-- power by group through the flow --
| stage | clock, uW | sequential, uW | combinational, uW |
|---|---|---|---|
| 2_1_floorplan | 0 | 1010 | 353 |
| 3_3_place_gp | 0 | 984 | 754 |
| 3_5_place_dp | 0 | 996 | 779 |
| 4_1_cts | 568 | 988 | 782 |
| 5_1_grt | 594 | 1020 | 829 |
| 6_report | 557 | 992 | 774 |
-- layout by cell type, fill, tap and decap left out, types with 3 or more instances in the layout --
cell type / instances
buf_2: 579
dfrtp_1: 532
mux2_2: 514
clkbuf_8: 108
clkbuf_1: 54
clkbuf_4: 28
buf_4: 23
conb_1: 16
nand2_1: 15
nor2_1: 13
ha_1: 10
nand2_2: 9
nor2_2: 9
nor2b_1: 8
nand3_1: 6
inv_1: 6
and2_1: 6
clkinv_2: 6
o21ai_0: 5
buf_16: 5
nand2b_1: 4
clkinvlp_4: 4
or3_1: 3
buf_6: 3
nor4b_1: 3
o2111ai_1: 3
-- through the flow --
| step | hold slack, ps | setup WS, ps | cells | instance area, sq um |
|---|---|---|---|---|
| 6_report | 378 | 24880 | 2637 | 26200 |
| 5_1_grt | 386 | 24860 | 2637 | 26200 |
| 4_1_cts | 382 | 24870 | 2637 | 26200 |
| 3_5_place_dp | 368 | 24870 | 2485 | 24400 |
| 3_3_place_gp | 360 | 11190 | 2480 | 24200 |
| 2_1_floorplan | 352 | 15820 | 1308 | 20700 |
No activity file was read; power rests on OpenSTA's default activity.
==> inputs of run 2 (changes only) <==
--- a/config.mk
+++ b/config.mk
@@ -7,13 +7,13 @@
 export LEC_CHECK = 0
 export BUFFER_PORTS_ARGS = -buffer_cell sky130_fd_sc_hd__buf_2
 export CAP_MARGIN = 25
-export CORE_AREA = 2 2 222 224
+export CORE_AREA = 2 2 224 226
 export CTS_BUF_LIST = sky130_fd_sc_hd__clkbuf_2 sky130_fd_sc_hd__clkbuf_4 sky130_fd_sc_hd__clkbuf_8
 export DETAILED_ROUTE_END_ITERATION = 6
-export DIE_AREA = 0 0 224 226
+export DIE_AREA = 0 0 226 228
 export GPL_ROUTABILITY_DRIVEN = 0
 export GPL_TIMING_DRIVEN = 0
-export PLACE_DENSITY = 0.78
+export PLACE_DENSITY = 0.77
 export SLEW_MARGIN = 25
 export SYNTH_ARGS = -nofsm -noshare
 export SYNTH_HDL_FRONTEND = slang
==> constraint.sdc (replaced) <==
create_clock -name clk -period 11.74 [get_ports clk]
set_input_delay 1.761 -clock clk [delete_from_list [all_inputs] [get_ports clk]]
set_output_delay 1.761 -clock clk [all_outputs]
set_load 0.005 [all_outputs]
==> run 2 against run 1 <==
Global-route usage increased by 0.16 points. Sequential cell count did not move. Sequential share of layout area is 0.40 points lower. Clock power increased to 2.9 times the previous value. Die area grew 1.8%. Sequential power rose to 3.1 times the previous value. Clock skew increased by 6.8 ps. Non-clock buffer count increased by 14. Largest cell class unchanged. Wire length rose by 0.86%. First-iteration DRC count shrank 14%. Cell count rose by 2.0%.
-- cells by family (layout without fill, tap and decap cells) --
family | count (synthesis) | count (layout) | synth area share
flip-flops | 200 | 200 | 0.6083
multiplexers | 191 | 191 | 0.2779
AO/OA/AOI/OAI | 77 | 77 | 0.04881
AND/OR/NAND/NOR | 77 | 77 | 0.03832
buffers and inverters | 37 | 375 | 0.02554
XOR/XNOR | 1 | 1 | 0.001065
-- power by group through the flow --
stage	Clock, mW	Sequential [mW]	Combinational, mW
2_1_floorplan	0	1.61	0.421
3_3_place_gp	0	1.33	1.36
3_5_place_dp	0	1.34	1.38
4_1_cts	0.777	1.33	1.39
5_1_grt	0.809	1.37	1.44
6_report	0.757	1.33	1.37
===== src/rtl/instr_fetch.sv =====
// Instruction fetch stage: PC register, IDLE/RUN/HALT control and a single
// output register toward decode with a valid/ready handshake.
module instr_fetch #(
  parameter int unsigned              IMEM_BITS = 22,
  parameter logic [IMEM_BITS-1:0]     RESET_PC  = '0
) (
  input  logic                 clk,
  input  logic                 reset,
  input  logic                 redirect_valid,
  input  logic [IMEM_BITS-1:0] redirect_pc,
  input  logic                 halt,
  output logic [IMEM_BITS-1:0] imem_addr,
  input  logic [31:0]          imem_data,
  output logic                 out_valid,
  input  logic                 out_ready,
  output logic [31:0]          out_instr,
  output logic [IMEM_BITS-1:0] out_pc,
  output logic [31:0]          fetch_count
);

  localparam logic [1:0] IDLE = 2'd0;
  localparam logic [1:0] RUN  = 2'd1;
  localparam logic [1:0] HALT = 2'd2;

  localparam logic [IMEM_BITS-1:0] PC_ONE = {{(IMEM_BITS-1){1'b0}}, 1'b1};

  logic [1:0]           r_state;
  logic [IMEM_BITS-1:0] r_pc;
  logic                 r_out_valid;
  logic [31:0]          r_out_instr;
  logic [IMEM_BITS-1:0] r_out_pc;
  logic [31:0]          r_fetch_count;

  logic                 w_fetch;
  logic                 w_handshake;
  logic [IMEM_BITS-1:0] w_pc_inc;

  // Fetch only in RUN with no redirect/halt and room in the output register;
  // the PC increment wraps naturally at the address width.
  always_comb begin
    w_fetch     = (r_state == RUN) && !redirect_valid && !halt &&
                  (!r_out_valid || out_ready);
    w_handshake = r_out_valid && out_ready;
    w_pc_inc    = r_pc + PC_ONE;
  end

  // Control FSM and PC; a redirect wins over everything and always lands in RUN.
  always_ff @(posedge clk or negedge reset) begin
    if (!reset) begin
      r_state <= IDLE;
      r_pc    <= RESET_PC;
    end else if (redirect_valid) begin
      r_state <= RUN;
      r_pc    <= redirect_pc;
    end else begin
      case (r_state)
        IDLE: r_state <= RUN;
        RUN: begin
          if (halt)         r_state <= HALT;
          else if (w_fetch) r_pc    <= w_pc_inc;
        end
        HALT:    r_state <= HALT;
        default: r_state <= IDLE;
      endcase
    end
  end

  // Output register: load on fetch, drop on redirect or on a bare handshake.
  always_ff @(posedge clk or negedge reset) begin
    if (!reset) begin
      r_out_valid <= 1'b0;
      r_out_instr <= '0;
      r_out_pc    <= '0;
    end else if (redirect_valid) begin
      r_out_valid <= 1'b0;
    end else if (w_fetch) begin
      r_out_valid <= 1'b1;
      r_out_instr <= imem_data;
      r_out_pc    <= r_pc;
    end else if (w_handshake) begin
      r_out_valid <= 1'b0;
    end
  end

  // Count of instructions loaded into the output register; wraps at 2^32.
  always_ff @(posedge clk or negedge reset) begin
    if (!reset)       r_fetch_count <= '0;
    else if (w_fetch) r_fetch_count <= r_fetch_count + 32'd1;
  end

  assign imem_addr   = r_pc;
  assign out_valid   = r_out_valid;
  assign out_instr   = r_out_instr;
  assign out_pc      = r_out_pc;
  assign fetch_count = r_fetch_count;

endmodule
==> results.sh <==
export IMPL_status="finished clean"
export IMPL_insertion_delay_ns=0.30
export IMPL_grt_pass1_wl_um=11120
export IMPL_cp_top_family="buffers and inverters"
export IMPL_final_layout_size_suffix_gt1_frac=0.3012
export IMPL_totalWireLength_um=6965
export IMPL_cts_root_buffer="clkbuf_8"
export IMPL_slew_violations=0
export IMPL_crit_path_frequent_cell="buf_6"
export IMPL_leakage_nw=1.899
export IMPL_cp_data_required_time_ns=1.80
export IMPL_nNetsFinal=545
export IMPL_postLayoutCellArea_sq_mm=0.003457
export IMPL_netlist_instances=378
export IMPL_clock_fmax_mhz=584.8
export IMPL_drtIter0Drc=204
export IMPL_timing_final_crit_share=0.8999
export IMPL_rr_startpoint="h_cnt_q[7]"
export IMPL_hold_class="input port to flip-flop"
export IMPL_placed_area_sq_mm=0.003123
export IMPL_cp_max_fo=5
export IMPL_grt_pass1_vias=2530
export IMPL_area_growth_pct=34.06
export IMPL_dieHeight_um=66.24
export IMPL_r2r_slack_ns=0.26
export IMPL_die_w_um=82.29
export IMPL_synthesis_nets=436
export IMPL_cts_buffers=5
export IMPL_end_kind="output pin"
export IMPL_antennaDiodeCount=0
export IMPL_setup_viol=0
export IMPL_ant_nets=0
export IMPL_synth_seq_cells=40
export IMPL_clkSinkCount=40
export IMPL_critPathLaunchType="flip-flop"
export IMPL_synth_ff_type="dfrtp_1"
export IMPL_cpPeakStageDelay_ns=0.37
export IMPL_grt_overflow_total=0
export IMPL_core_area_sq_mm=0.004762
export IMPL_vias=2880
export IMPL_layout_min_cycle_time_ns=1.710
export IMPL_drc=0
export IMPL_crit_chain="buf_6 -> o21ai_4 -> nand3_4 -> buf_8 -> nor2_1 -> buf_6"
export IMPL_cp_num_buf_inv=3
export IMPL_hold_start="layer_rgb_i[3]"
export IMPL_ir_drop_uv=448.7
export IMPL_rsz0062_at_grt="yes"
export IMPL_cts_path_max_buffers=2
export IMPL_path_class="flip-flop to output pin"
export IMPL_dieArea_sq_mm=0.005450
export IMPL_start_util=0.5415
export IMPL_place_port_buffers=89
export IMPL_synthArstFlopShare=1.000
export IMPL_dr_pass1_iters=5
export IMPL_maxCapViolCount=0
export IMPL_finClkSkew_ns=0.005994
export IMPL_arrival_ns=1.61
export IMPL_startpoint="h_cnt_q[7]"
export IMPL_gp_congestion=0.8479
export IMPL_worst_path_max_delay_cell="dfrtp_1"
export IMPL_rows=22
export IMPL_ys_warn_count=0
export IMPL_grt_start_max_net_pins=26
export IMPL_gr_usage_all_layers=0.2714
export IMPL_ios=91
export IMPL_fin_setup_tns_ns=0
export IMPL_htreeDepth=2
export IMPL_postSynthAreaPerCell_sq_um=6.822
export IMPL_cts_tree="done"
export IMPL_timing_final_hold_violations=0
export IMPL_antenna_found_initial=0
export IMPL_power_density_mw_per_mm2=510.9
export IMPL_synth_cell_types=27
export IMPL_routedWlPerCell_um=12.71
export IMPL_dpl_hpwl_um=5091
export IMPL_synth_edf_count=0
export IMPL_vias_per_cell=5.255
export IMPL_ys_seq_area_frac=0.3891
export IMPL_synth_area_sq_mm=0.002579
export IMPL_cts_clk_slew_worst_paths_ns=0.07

++++++++++++++++++++

Reproduce the entries exactly, but only from their first line to the line holding "export GPL_ROUTABILITY_DRIVEN = 0", with that last line kept.

-- power by group through the flow --
| stage | clock, uW | sequential, uW | combinational, uW |
|---|---|---|---|
| 2_1_floorplan | 0 | 1010 | 353 |
| 3_3_place_gp | 0 | 984 | 754 |
| 3_5_place_dp | 0 | 996 | 779 |
| 4_1_cts | 568 | 988 | 782 |
| 5_1_grt | 594 | 1020 | 829 |
| 6_report | 557 | 992 | 774 |
-- layout by cell type, fill, tap and decap left out, types with 3 or more instances in the layout --
cell type / instances
buf_2: 579
dfrtp_1: 532
mux2_2: 514
clkbuf_8: 108
clkbuf_1: 54
clkbuf_4: 28
buf_4: 23
conb_1: 16
nand2_1: 15
nor2_1: 13
ha_1: 10
nand2_2: 9
nor2_2: 9
nor2b_1: 8
nand3_1: 6
inv_1: 6
and2_1: 6
clkinv_2: 6
o21ai_0: 5
buf_16: 5
nand2b_1: 4
clkinvlp_4: 4
or3_1: 3
buf_6: 3
nor4b_1: 3
o2111ai_1: 3
-- through the flow --
| step | hold slack, ps | setup WS, ps | cells | instance area, sq um |
|---|---|---|---|---|
| 6_report | 378 | 24880 | 2637 | 26200 |
| 5_1_grt | 386 | 24860 | 2637 | 26200 |
| 4_1_cts | 382 | 24870 | 2637 | 26200 |
| 3_5_place_dp | 368 | 24870 | 2485 | 24400 |
| 3_3_place_gp | 360 | 11190 | 2480 | 24200 |
| 2_1_floorplan | 352 | 15820 | 1308 | 20700 |
No activity file was read; power rests on OpenSTA's default activity.
==> inputs of run 2 (changes only) <==
--- a/config.mk
+++ b/config.mk
@@ -7,13 +7,13 @@
 export LEC_CHECK = 0
 export BUFFER_PORTS_ARGS = -buffer_cell sky130_fd_sc_hd__buf_2
 export CAP_MARGIN = 25
-export CORE_AREA = 2 2 222 224
+export CORE_AREA = 2 2 224 226
 export CTS_BUF_LIST = sky130_fd_sc_hd__clkbuf_2 sky130_fd_sc_hd__clkbuf_4 sky130_fd_sc_hd__clkbuf_8
 export DETAILED_ROUTE_END_ITERATION = 6
-export DIE_AREA = 0 0 224 226
+export DIE_AREA = 0 0 226 228
 export GPL_ROUTABILITY_DRIVEN = 0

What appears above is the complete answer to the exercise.